Brief:
Reproduce every record exactly as given.

═══ Given data ═══

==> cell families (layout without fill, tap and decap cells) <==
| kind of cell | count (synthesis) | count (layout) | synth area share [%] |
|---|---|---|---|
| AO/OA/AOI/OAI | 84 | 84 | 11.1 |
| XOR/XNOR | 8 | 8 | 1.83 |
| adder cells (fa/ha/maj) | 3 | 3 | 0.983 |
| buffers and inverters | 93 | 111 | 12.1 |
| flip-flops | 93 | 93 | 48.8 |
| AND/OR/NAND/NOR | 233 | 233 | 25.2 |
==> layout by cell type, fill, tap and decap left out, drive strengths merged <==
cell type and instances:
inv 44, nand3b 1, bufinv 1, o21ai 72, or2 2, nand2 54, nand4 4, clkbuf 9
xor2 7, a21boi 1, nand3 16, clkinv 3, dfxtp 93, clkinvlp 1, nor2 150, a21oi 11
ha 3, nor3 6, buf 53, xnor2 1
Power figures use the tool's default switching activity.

═══

Result of the task:
==> cell families (layout without fill, tap and decap cells) <==
| kind of cell | count (synthesis) | count (layout) | synth area share [%] |
|---|---|---|---|
| AO/OA/AOI/OAI | 84 | 84 | 11.1 |
| XOR/XNOR | 8 | 8 | 1.83 |
| adder cells (fa/ha/maj) | 3 | 3 | 0.983 |
| buffers and inverters | 93 | 111 | 12.1 |
| flip-flops | 93 | 93 | 48.8 |
| AND/OR/NAND/NOR | 233 | 233 | 25.2 |
==> layout by cell type, fill, tap and decap left out, drive strengths merged <==
cell type and instances:
inv 44, nand3b 1, bufinv 1, o21ai 72, or2 2, nand2 54, nand4 4, clkbuf 9
xor2 7, a21boi 1, nand3 16, clkinv 3, dfxtp 93, clkinvlp 1, nor2 150, a21oi 11
ha 3, nor3 6, buf 53, xnor2 1
Power figures use the tool's default switching activity.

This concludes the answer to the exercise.